**Instructions to follow:** Transcribe, word for word and without additions, each line below from the one containing "final_cell_mix = nand2_1, buf_4, dfxtp_1" through the one containing "min | result_o[57]$_SDFFE_PP0P_ | 0.45 | 2", both ends included.

Provided data below:

File: src/rtl/div_seq_pkg.sv
// Shared definitions for the EX-stage divider: state encoding, handshake levels
// and the ALU op codes that select DIV/DIVU.
package div_seq_pkg;

  typedef enum logic [1:0] {
    DivFree   = 2'b00,
    DivByZero = 2'b01,
    DivOn     = 2'b10,
    DivEnd    = 2'b11
  } div_state_e;

  localparam logic DivResultReady    = 1'b1;
  localparam logic DivResultNotReady = 1'b0;
  localparam logic DivStart          = 1'b1;
  localparam logic DivStop           = 1'b0;

  localparam logic [7:0] EXE_DIV_OP  = 8'b0001_1010;
  localparam logic [7:0] EXE_DIVU_OP = 8'b0001_1011;

endpackage

File: src/rtl/div_seq_step.sv
// One restoring shift-subtract iteration. The working register's top bit is
// shifted out every step, so only the low 2*DATA_W bits are needed as input.
module div_step #(
  parameter int DATA_W = 32
) (
  input  logic [2*DATA_W-1:0] dend_in,
  input  logic [DATA_W-1:0]   divisor,
  output logic [2*DATA_W:0]   dend_out
);

  logic [DATA_W:0] diff;

  always_comb begin
    diff = {1'b0, dend_in[2*DATA_W-1:DATA_W]} - {1'b0, divisor};
    // A borrow means the partial remainder is smaller than the divisor: restore.
    if (diff[DATA_W]) begin
      dend_out = {dend_in, 1'b0};
    end else begin
      dend_out = {diff[DATA_W-1:0], dend_in[DATA_W-1:0], 1'b1};
    end
  end

endmodule

File: src/rtl/div_seq.sv
// Multi-cycle DIV/DIVU sequencer for EX: magnitude restoring division over
// DATA_W iterations with sign fix-up, stalling EX until the result is ready.
module div_seq
  import div_seq_pkg::*;
#(
  parameter int DATA_W = 32
) (
  input  logic                  clk,
  input  logic                  rst,
  input  logic                  signed_div_i,
  input  logic [DATA_W-1:0]     opdata1_i,
  input  logic [DATA_W-1:0]     opdata2_i,
  input  logic                  start_i,
  input  logic                  annul_i,
  output logic [2*DATA_W-1:0]   result_o,
  output logic                  ready_o,
  output logic                  stallreq_o
);

  localparam int CNT_W = $clog2(DATA_W + 1);

  div_state_e          state, state_nxt;
  logic [CNT_W-1:0]    cnt, cnt_nxt;
  logic [2*DATA_W:0]   dend, dend_nxt, dend_step;
  logic [DATA_W-1:0]   divisor, divisor_nxt;
  logic                neg_quot, neg_quot_nxt;
  logic                neg_rem, neg_rem_nxt;
  logic [2*DATA_W-1:0] result, result_nxt;
  logic [DATA_W-1:0]   quot_mag, rem_mag;

  function automatic logic [DATA_W-1:0] abs_val(input logic signed [DATA_W-1:0] v,
                                                input logic is_signed);
    logic signed [DATA_W-1:0] neg_v;
    neg_v = -v;
    return (is_signed && v[DATA_W-1]) ? $unsigned(neg_v) : $unsigned(v);
  endfunction

  function automatic logic [DATA_W-1:0] cond_neg(input logic [DATA_W-1:0] v,
                                                 input logic neg);
    return neg ? (~v + DATA_W'(1)) : v;
  endfunction

  div_step #(.DATA_W(DATA_W)) u_step (
    .dend_in  (dend[2*DATA_W-1:0]),
    .divisor  (divisor),
    .dend_out (dend_step)
  );

  assign quot_mag = dend[DATA_W-1:0];
  assign rem_mag  = dend[2*DATA_W:DATA_W+1];

  always_comb begin
    state_nxt    = state;
    cnt_nxt      = cnt;
    dend_nxt     = dend;
    divisor_nxt  = divisor;
    neg_quot_nxt = neg_quot;
    neg_rem_nxt  = neg_rem;
    result_nxt   = result;
    case (state)
      DivFree: begin
        if (start_i == DivStart && !annul_i) begin
          if (opdata2_i == '0) begin
            state_nxt = DivByZero;
          end else begin
            state_nxt    = DivOn;
            divisor_nxt  = abs_val(opdata2_i, signed_div_i);
            neg_quot_nxt = signed_div_i & (opdata1_i[DATA_W-1] ^ opdata2_i[DATA_W-1]);
            neg_rem_nxt  = signed_div_i & opdata1_i[DATA_W-1];
            dend_nxt     = {{DATA_W{1'b0}}, abs_val(opdata1_i, signed_div_i), 1'b0};
            cnt_nxt      = '0;
          end
        end
      end
      DivByZero: begin
        state_nxt  = annul_i ? DivFree : DivEnd;
        result_nxt = '0;
      end
      DivOn: begin
        if (annul_i) begin
          state_nxt  = DivFree;
          result_nxt = '0;
          cnt_nxt    = '0;
        end else if (cnt != CNT_W'(DATA_W)) begin
          dend_nxt = dend_step;
          cnt_nxt  = cnt + CNT_W'(1);
        end else begin
          // Magnitudes are done; restore signs (remainder follows the dividend).
          result_nxt = {cond_neg(rem_mag, neg_rem), cond_neg(quot_mag, neg_quot)};
          state_nxt  = DivEnd;
          cnt_nxt    = '0;
        end
      end
      DivEnd: begin
        if (annul_i || start_i == DivStop) begin
          state_nxt  = DivFree;
          result_nxt = '0;
        end
      end
      default: begin
        state_nxt  = DivFree;
        result_nxt = '0;
      end
    endcase
  end

  always_ff @(posedge clk) begin
    if (rst) begin
      state    <= DivFree;
      cnt      <= '0;
      dend     <= '0;
      divisor  <= '0;
      neg_quot <= 1'b0;
      neg_rem  <= 1'b0;
      result   <= '0;
    end else begin
      state    <= state_nxt;
      cnt      <= cnt_nxt;
      dend     <= dend_nxt;
      divisor  <= divisor_nxt;
      neg_quot <= neg_quot_nxt;
      neg_rem  <= neg_rem_nxt;
      result   <= result_nxt;
    end
  end

  assign result_o   = result;
  assign ready_o    = (state == DivEnd) ? DivResultReady : DivResultNotReady;
  assign stallreq_o = start_i & ~annul_i & (state != DivEnd);

endmodule

File: config.mk
export PLATFORM = sky130hd
export DESIGN_NAME = div_seq
export DESIGN_NICKNAME = d
export VERILOG_FILES = /design/src/rtl/div_seq_pkg.sv /design/src/rtl/div_seq_step.sv /design/src/rtl/div_seq.sv
export SDC_FILE = /design/constraint.sdc
export NUM_CORES = 1
export LEC_CHECK = 0
export ABC_AREA = 1
export BUFFER_PORTS_ARGS = -buffer_cell sky130_fd_sc_hd__buf_2
export CAP_MARGIN = 0
export CORE_UTILIZATION = 54
export DETAILED_ROUTE_END_ITERATION = 10
export HOLD_SLACK_MARGIN = 0.03
export PLACE_DENSITY = 0.74
export SLEW_MARGIN = 20
export SYNTH_ARGS = -nofsm -noshare
export SYNTH_HDL_FRONTEND = slang
export SYNTH_SLANG_ARGS = --single-unit
File: constraint.sdc
create_clock -name clk -period 2.95 [get_ports clk]
set_input_delay 0.7375 -clock clk [delete_from_list [all_inputs] [get_ports clk]]
set_output_delay 0.7375 -clock clk [all_outputs]
set_load 0.01 [all_outputs]
==> flow_summary.ini, run 1 <==
[detailed_routing]
via_per_inst = 5.38
drcViolationCount = 0
drt_first_pass_iters = 5
post_drt_wl_per_cell_um = 15.1
via_count = 13900
postRouteAntennaNets = 0
routed_wl_um = 39000
drt_iter0_drc = 1099

[placement]
io_buffers = 134
place_congestion = 0.978
place_inst = 2561
post-place-ws_ns = 0.264
dp_hpwl_um = 30300

[clocking]
clock-sinks = 171
cts_made_buffers = 17
cts_tree = built
clk_latency_ns = 0.45
postCtsResizedCells = 0
clkTransAtPathRegs_ns = 0.07
cts_htree_levels = 4
cts_hold_buf = 0
clock-root-buffer = clkbuf_16
clockBufferDepth = 2
postCtsSetupRepairBufs = 0

[sta]
final_hold_viol_count = 0
slew_headroom_pct = 38.1
fmax_mhz = 383
fin_ws_ns = 0.341
rsz0062_at_grt = no
tightest_slew_ns = 0.928
final-max-slew-violation-count = 0
fin_crit_ns = 2.61
tns_ns = 0
skew_ns = 0.0177
setup-violations-final = 0
fin_crit_sh_pct = 88.5

[floorplan]
dieArea_um2 = 24400
rows = 56
coreArea_um2 = 23400
start_util_pct = 55.0
io_pins = 135
die_h_um = 156
die_w_um = 156

[critical_path]
cp-endpoint = dend[35]$_SDFFE_PP0P_
ff2ff_path_depth = 15
start_kind = flip-flop
crit_path_end_kind = flip-flop
critPathArrivalTime_ns = 2.92
critPathKind = flip-flop to flip-flop
rrSetupSlack_ns = 0.34
required_ns = 3.26
r2r-end = dend[35]$_SDFFE_PP0P_
critPathMaxFanout = 21
timing.rr.start = dend[33]$_SDFFE_PP0P_
worstSetupStartpoint = dend[33]$_SDFFE_PP0P_

[grt]
grt_pass1_wl_um = 62700
track_usage_pct = 32.5
grt_overflow = 0
grt_pass1_vias = 12500
antenna_found_initial = 0
grt_max_degree = 114

[power]
power_density_nw_per_um2 = 678
ir_drop_v = 0.000645
p_leak_nw = 7.29

[synthesis]
synth-seq-cells = 171
yosysWarnings = 0
synth.area.top_cells = dfxtp_1, nand2_1, inv_1
synthCells = 2158
synth_top_area_share_pct = 26.6
synth-edff-count = 0
synthArstFlopShare_pct = 0
netlist_area_um2 = 12900
ys_seq_area_share_pct = 26.6
synth_cell_types = 45
synth_nets = 2270
avgSynthCellArea_um2 = 5.96
yosys.area.top_type = dfxtp_1
synth_ff_type = dfxtp_1

[finish]
finalNonFillerCells = 2593
multi_input_comb_area_um2 = 7840
n_antenna_cell = 0
final_util_pct = 61.5
final_nets = 2373
drive_above_1_share_pct = 11.1
areaGrowthSynthToFinish_pct = 11.9
final-seq-area_um2 = 3420
nFillCells = 2409

[run]
max_cap_violations = 0

[run_status]
status = finished, final reports clean

[min_path]
hold_path.class = flip-flop to flip-flop
worst min-delay path by stage:
stage	start	endpoint	cells after the start
global route	result_o[17]$_SDFFE_PP0P_	result_o[17]$_SDFFE_PP0P_	2
global placement	result_o[62]$_SDFFE_PP0P_	result_o[62]$_SDFFE_PP0P_	2
detailed placement	result_o[17]$_SDFFE_PP0P_	result_o[17]$_SDFFE_PP0P_	2
finish	result_o[17]$_SDFFE_PP0P_	result_o[17]$_SDFFE_PP0P_	2
floorplan	divisor[18]$_SDFFE_PP0P_	divisor[18]$_SDFFE_PP0P_	2
CTS	result_o[17]$_SDFFE_PP0P_	result_o[17]$_SDFFE_PP0P_	2
cells in the mapped netlist, drive strengths merged (2+ instances only):
cell	count
or2	5
and2	3
xnor2	21
inv	315
buf	46
o211ai	3
nand4	31
o21ai	115
nor2	173
nor3	15
clkbuf	37
and3	3
o21bai	3
nand3b	3
nand2	656
a22oi	5
a211oi	2
dfxtp	171
nand3	230
a21oi	207
nor3b	3
xor2	55
ha	42
o31ai	4
a31oi	5
per-layer routing:
metal | global-route usage, % | wire length [um]
met4 | 15.4 | 1580
met2 | 50.9 | 17500
met3 | 3.96 | 2020
met5 | 0 | 0
met1 | 44.2 | 17900
registers in the layout, indices dropped and copies added, names as in the netlist:
| name | flops |
|---|---|
| result_o | 64 |
| neg_rem | 1 |
| cnt | 6 |
| divisor | 32 |
| dend | 65 |
| state | 2 |
| neg_quot | 1 |
where the power goes:
| part | internal (W) | leakage (nW) | switching, W | total [W] |
|---|---|---|---|---|
| registers | 0.00263 | 1.39 | 0.000269 | 0.00290 |
| clock network | 0.00115 | 0.283 | 0.00110 | 0.00225 |
| logic | 0.00143 | 5.62 | 0.00317 | 0.00461 |
worst max-delay path, stage by stage (launching register included):
cell and delay, ns:
dfxtp_1 0.44, inv_1 0.13, fa_1 0.43, inv_1 0.12, nand2_1 0.09, nand2_1 0.12
nand3_1 0.08, nand2_1 0.13, nand2_2 0.08, nand2_4 0.09, nand2_4 0.06, nand2_4 0.23
buf_4 0.23, o21ai_0 0.10, nand3_1 0.07, a21oi_1 0.06
metrics by stage:
stage,hold slack (ns),area (um2),total power (W)
global placement,0.451,13800,0.00739
CTS,0.463,14400,0.00970
global route,0.474,14400,0.0105
floorplan,0.430,12900,0.00637
finish,0.464,14400,0.00976
detailed placement,0.452,13800,0.00746
cell families after synthesis:
group	synth area share, %
compound gates	14.3
xor+xnor	5.18
buf+inv	12.5
fa+ha+maj	4.24
simple gates	37.2
flops	26.6
cell usage in the layout (no fill, tap or decap), drive strengths merged, types with 31 or more instances in the layout:
cell | netlist | layout
nand2 | 656 | 656
inv | 315 | 323
nand3 | 230 | 230
a21oi | 207 | 207
nor2 | 173 | 173
dfxtp | 171 | 171
buf | 46 | 167
o21ai | 115 | 115
xor2 | 55 | 55
ha | 42 | 42
nand4 | 31 | 31
layout make-up:
class,instances,share of cell area (%)
multi-input combinational,1589,54.5
clock buffer,18,3.05
timing repair buffer,167,6.66
inverter,315,8.21
tap,319,2.77
clock inverter,14,1.03
sequential,171,23.8
Power figures use the tool's default switching activity.
==> run 2: changes to the inputs <==
--- a/config.mk
+++ b/config.mk
@@ -5,13 +5,11 @@
 export SDC_FILE = /design/constraint.sdc
 export NUM_CORES = 1
 export LEC_CHECK = 0
-export ABC_AREA = 1
 export BUFFER_PORTS_ARGS = -buffer_cell sky130_fd_sc_hd__buf_2
 export CAP_MARGIN = 0
-export CORE_UTILIZATION = 54
+export CORE_UTILIZATION = 35
 export DETAILED_ROUTE_END_ITERATION = 10
 export HOLD_SLACK_MARGIN = 0.03
-export PLACE_DENSITY = 0.74
 export SLEW_MARGIN = 20
 export SYNTH_ARGS = -nofsm -noshare
 export SYNTH_HDL_FRONTEND = slang
==> flow_summary.ini, run 2 <==
[synthesis]
yosysWarnings = 0
synthMuxAreaShare_pct = 2.79
synth.area.top_cells = dfxtp_1, xnor2_1, nand2_1
synth_xor_area_share_pct = 11.8
ys_seq_area_share_pct = 31.5
netlist_area_um2 = 10900
avgSynthCellArea_um2 = 7.63
synth-seq-cells = 171
synth_compound_area_share_pct = 22.9
yosys.area_share.simple_pct = 21.1
synthArstFlopShare_pct = 0
synthCells = 1422
yosys-top-cells-count = nand2_1, dfxtp_1, nor2_1
synth-adder-area-share_pct = 5.03
yosys.area.top_type = dfxtp_1
synth_cell_types = 68
synth_ff_type = dfxtp_1
synth_nets = 1534
synth-edff-count = 0
synth_top_area_share_pct = 31.5
synth_most_common_cell = nand2_1
synth_top_family_by_area = compound AO/OA/AOI/OAI gates

[critical_path]
required_ns = 3.32
start_kind = flip-flop
critPathArrivalTime_ns = 3.38
critPathKind = flip-flop to flip-flop
worstSetupStartpoint = dend[43]$_SDFFE_PP0P_
timing.rr.start = dend[43]$_SDFFE_PP0P_
crit_path_end_kind = flip-flop
critPathMaxFanout = 6

[sta]
final-max-slew-violation-count = 0
fin_crit_sh_pct = 102
skew_ns = 0.0142
slew_headroom_pct = 46.1
rsz0062_at_grt = yes
tightest_slew_ns = 0.809
fmax_mhz = 331
fin_crit_ns = 3.02
setup-violations-final = 15
final_hold_viol_count = 0
fin_ws_ns = -0.0670

[run_status]
violations = negative setup slack
status = finished, violations left

[grt]
grt_pass1_vias = 10300
grt_pass1_wl_um = 53400
grtUsageMet1_pct = 28.4
met3_usage_pct = 3.41
antenna_found_initial = 0
grt_max_degree = 65
top_usage_layer = met2
track_usage_pct = 21.2
use_met2_pct = 34.6
grt_overflow = 0

[finish]
final-seq-area_um2 = 3440
areaGrowthSynthToFinish_pct = 30.1
finalNonFillerCells = 2091
drive_above_1_share_pct = 24.8
final_nets = 1794
layout_commonest_cell = nand2_1
nFillCells = 3062
multi_input_comb_area_um2 = 7180
largest_reg_flops = 65
largest_register = dend
final_cell_mix = nand2_1, buf_4, dfxtp_1
n_antenna_cell = 0

[placement]
place_congestion = 0.917
dp_hpwl_um = 26300
io_buffers = 134
post-place-ws_ns = -0.191
place_inst = 2042

[detailed_routing]
via_count = 10900
post_drt_wl_per_cell_um = 16.0
drt_first_pass_iters = 5
drcViolationCount = 0
drt_iter0_drc = 748
routed_wl_um = 33400
via_per_inst = 5.19
postRouteAntennaNets = 0

[power]
ir_drop_v = 0.000411
total_power_w = 0.00890
p_leak_nw = 6.03
power_density_nw_per_um2 = 630

[clocking]
clock-sinks = 171
cts_hold_buf = 0
clockBufferDepth = 2
cts_htree_levels = 4
cts_tree = built
clock-root-buffer = clkbuf_16
clkTransAtPathRegs_ns = 0.07
cts_made_buffers = 17
clk_latency_ns = 0.44

[floorplan]
io_pins = 135
dieArea_um2 = 31700
coreArea_um2 = 30500
rows = 64
start_util_pct = 35.6
die_h_um = 178
die_w_um = 178

[run]
max_cap_violations = 0

[min_path]
hold_path.class = flip-flop to flip-flop
min-delay-start = result_o[57]$_SDFFE_PP0P_
## run 2: timing repair
| item | 4_1_cts | 5_1_grt |
|---|---|---|
| resized for setup | 10 | 51 |
| setup endpoints to repair | 34 | 39 |
| hold endpoints to repair | 0 | 0 |
| pin swaps | 4 | 17 |
| setup buffers | 6 | 12 |
## run 2: power breakdown
part,leakage (nW),switching (W),total (W),internal [W]
combinational,4.36,0.00227,0.00395,0.00168
clock,0.278,0.00103,0.00219,0.00115
sequential,1.39,0.000230,0.00276,0.00253
total,6.03,0.00354,0.00890,0.00537
## run 2: final timing paths
kind | to | slack, ns | cells after the start
max | dend[34]$_SDFFE_PP0P_ | -0.07 | 12
min | result_o[57]$_SDFFE_PP0P_ | 0.45 | 2
max reg2reg | dend[34]$_SDFFE_PP0P_ | -0.07 | 12
min reg2reg | result_o[57]$_SDFFE_PP0P_ | 0.45 | 2
## run 2: cells by family (layout without fill, tap and decap cells)
kind of cell,after synthesis,after routing
xor+xnor,146,146
buf+inv,133,406
simple gates,494,494
flops,171,171
mux,30,30
fa+ha+maj,43,43
compound gates,405,405
## run 2: cell type report
| type | instances | area share [%] |
|---|---|---|
| clock buffers | 20 | 3.23 |
| flip-flops and latches | 171 | 24.4 |
| multi-input cells | 1118 | 50.8 |
| inverters | 56 | 1.49 |
| repair buffers | 318 | 15.8 |
| clock inverters | 12 | 0.735 |
| well taps | 396 | 3.51 |
## run 2: metrics by stage
step	hold slack, ns	setup TNS, ns	area, um2	utilization [%]
global placement	0.434	-5.72	13200	43.2
CTS	0.448	0	13800	45.3
floorplan	0.440	0	10900	-
global route	0.476	-3.40	14100	46.3
finish	0.446	-0.652	14100	46.3
detailed placement	0.438	-7.08	13200	43.2
## run 2: metal layers
metal	vias up	routed length (um)	share of wire, %
li1	5517	-	-
met1	5067	15900	47
met2	221	15500	46
met3	49	1220	3.6
met4	0	828	2.5
met5	-	0	0
## run 2: worst max-delay path: stages (launching register included)
cell	delay (ns)
dfxtp_1	0.43
ha_4	0.25
a21oi_2	0.14
o21ai_2	0.09
a211o_1	0.30
a311o_1	0.33
a31oi_2	0.26
o21ai_2	0.13
a211oi_4	0.32
buf_12	0.15
buf_12	0.11
mux2_1	0.32
o21ai_1	0.11
==> run 3: changes to the inputs <==
--- a/config.mk
+++ b/config.mk
@@ -10,6 +10,7 @@
 export CORE_UTILIZATION = 35
 export DETAILED_ROUTE_END_ITERATION = 10
 export HOLD_SLACK_MARGIN = 0.03
+export PLACE_DENSITY_LB_ADDON = 0.05
 export SLEW_MARGIN = 20
 export SYNTH_ARGS = -nofsm -noshare
 export SYNTH_HDL_FRONTEND = slang
==> constraint.sdc (replaced) <==
create_clock -name clk -period 2.82 [get_ports clk]
set_input_delay 0.705 -clock clk [delete_from_list [all_inputs] [get_ports clk]]
set_output_delay 0.705 -clock clk [all_outputs]
set_load 0.01 [all_outputs]
==> flow_summary.ini, run 3 (synthesized netlist as in run 2, its figures left out) <==
[clocking]
cts_made_buffers = 17
clkTransAtPathRegs_ns = 0.07
clock-root-buffer = clkbuf_16
clock-sinks = 171
cts_htree_levels = 4
cts_hold_buf = 0
cts_tree = built
clk_latency_ns = 0.45
clockBufferDepth = 2

[floorplan]
die_w_um = 178
dieArea_um2 = 31700
coreArea_um2 = 30500
die_h_um = 178
io_pins = 135
rows = 64
start_util_pct = 35.6

[grt]
grt_overflow = 0
antenna_found_initial = 0
grt_pass1_wl_um = 54700
grt_max_degree = 79
grt_pass1_vias = 10100
track_usage_pct = 22.1

[power]
ir_drop_v = 0.000396
sw_frac_of_total_pct = 39.7
internal_power_w = 0.00583
total_power_w = 0.00966
power_density_nw_per_um2 = 660
p_seq_share_pct = 29.8
netSwitchingPower_w = 0.00383
p_leak_nw = 6.24
p_comb_share_pct = 44.7
power.share.clock_pct = 25.5

[sta]
setup-violations-final = 20
final-max-slew-violation-count = 0
rsz0062_at_grt = yes
fin_ws_ns = -0.0870
slew_headroom_pct = 46.2
final_hold_viol_count = 0
skew_ns = 0.0108
tightest_slew_ns = 0.808
fin_crit_sh_pct = 103
fin_crit_ns = 2.91
fmax_mhz = 344

[detailed_routing]
via_count = 10800
routed_wl_um = 34500
drt_iter0_drc = 604
post_drt_wl_per_cell_um = 16.2
drt_first_pass_iters = 5
postRouteAntennaNets = 0
drcViolationCount = 0
via_per_inst = 5.07

[finish]
largest_reg_flops = 65
largest_register = dend
final_cell_mix = buf_4, nand2_1, dfxtp_1
drive_above_1_share_pct = 28.2
layout_commonest_cell = buf_4
finalNonFillerCells = 2126
areaGrowthSynthToFinish_pct = 34.9
n_antenna_cell = 0
final_nets = 1829

[min_path]
min-delay-start = result_o[54]$_SDFFE_PP0P_
hold_path.class = flip-flop to flip-flop
holdPathEnd = result_o[54]$_SDFFE_PP0P_
whs_path_depth = 2

[run]
max_cap_violations = 0

[critical_path]
required_ns = 3.13
rrSetupSlack_ns = -0.09
timing.rr.start = dend[42]$_SDFFE_PP0P_
ff2ff_path_depth = 10
max_stage_delay_ns = 0.44
critPathMaxFanout = 2
start_kind = flip-flop
crit_top_cell = or3_4
path_buf_inv = 1
slowest_stage = or4_4
crit_chain = buf_6 > nor4_4 > nand2b_1 > or3_4 > or3_4 > or4_4 > or3_4 > o31ai_4 > xor2_1 > o21ai_1
critPathKind = flip-flop to flip-flop
critPathArrivalTime_ns = 3.21
r2r-end = result_o[63]$_SDFFE_PP0P_
critPathTopFamily = simple AND/OR/NAND/NOR gates
crit_path_end_kind = flip-flop

[placement]
post-place-ws_ns = -0.346
io_buffers = 134
place_congestion = 0.832
dp_hpwl_um = 26600
place_inst = 2073

[run_status]
status = finished, violations left
violations = negative setup slack
-- run 3: cell types whose count changed in the layout (fill, tap and decap cells not counted), moves of 4 or more --
cell and change:
or3_4 +4, buf_6 +9, dfxtp_1 -4, or3_1 -4, buf_4 +29
-- run 3: final cells by class --
cell class | instances | area, um2
Inverter | 56 | 210
Fill cell | 3073 | 15900
Timing Repair Buffer | 353 | 2510
Clock buffer | 19 | 443
Clock inverter | 13 | 155
Multi-Input combinational cell | 1118 | 7380
Sequential cell | 171 | 3450
Tap cell | 396 | 495
-- run 3: worst min-delay path, delay by kind of cell, from the launching register on --
| family | cells | cell delay [ns] |
|---|---|---|
| flops | 1 | 0.31 |
| simple gates | 1 | 0.05 |
| compound gates | 1 | 0.05 |
-- run 3: worst max path at each step --
stage | start | end | slack, ns | depth (start not counted)
3_3_place_gp | opdata1_i[11] | dend[32]$_SDFFE_PP0P_ | -0.34 | 9
5_1_grt | dend[47]$_SDFFE_PP0P_ | dend[57]$_SDFFE_PP0P_ | -0.19 | 13
4_1_cts | dend[48]$_SDFFE_PP0P_ | dend[54]$_SDFFE_PP0P_ | -0.10 | 14
3_5_place_dp | opdata2_i[15] | dend[32]$_SDFFE_PP0P_ | -0.35 | 9
6_report | dend[42]$_SDFFE_PP0P_ | result_o[63]$_SDFFE_PP0P_ | -0.09 | 10
2_1_floorplan | opdata2_i[4] | dend[50]$_SDFFE_PP0P_ | -0.01 | 11
-- run 3: layer usage --
| layer | share of wire, % | track usage [%] | vias to the layer above |
|---|---|---|---|
| met5 | 0 | 0 | - |
| met4 | 1.5 | 6.09 | 0 |
| met3 | 2.9 | 2.86 | 26 |
| met2 | 43 | 33.8 | 183 |
| met1 | 52 | 32.2 | 4983 |
| li1 | - | - | 5592 |
-- run 3: per-stage QoR --
step                util (%)  hold WS, ns  setup TNS (ns)  cell area [um2]
floorplan                  -        0.440         -0.0596            11000
global placement        44.0        0.435          -14.02            13400
detailed placement      44.0        0.438          -18.42            13400
CTS                     47.2        0.447           -1.42            14400
global route            48.0        0.461           -4.03            14600
finish                  48.0        0.443          -0.811            14600
-- run 3: power by group through the flow --
stage / Combinational (W) / Clock, W / Sequential (W)
after floorplan: 0.00256 / 0 / 0.00287
after global placement: 0.00402 / 0 / 0.00292
after detailed placement: 0.00403 / 0 / 0.00293
after CTS: 0.00421 / 0.00253 / 0.00287
after global routing: 0.00475 / 0.00262 / 0.00292
final: 0.00432 / 0.00246 / 0.00288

End of Provided data.

**Expected answer:**
final_cell_mix = nand2_1, buf_4, dfxtp_1
n_antenna_cell = 0

[placement]
place_congestion = 0.917
dp_hpwl_um = 26300
io_buffers = 134
post-place-ws_ns = -0.191
place_inst = 2042

[detailed_routing]
via_count = 10900
post_drt_wl_per_cell_um = 16.0
drt_first_pass_iters = 5
drcViolationCount = 0
drt_iter0_drc = 748
routed_wl_um = 33400
via_per_inst = 5.19
postRouteAntennaNets = 0

[power]
ir_drop_v = 0.000411
total_power_w = 0.00890
p_leak_nw = 6.03
power_density_nw_per_um2 = 630

[clocking]
clock-sinks = 171
cts_hold_buf = 0
clockBufferDepth = 2
cts_htree_levels = 4
cts_tree = built
clock-root-buffer = clkbuf_16
clkTransAtPathRegs_ns = 0.07
cts_made_buffers = 17
clk_latency_ns = 0.44

[floorplan]
io_pins = 135
dieArea_um2 = 31700
coreArea_um2 = 30500
rows = 64
start_util_pct = 35.6
die_h_um = 178
die_w_um = 178

[run]
max_cap_violations = 0

[min_path]
hold_path.class = flip-flop to flip-flop
min-delay-start = result_o[57]$_SDFFE_PP0P_
## run 2: timing repair
| item | 4_1_cts | 5_1_grt |
|---|---|---|
| resized for setup | 10 | 51 |
| setup endpoints to repair | 34 | 39 |
| hold endpoints to repair | 0 | 0 |
| pin swaps | 4 | 17 |
| setup buffers | 6 | 12 |
## run 2: power breakdown
part,leakage (nW),switching (W),total (W),internal [W]
combinational,4.36,0.00227,0.00395,0.00168
clock,0.278,0.00103,0.00219,0.00115
sequential,1.39,0.000230,0.00276,0.00253
total,6.03,0.00354,0.00890,0.00537
## run 2: final timing paths
kind | to | slack, ns | cells after the start
max | dend[34]$_SDFFE_PP0P_ | -0.07 | 12
min | result_o[57]$_SDFFE_PP0P_ | 0.45 | 2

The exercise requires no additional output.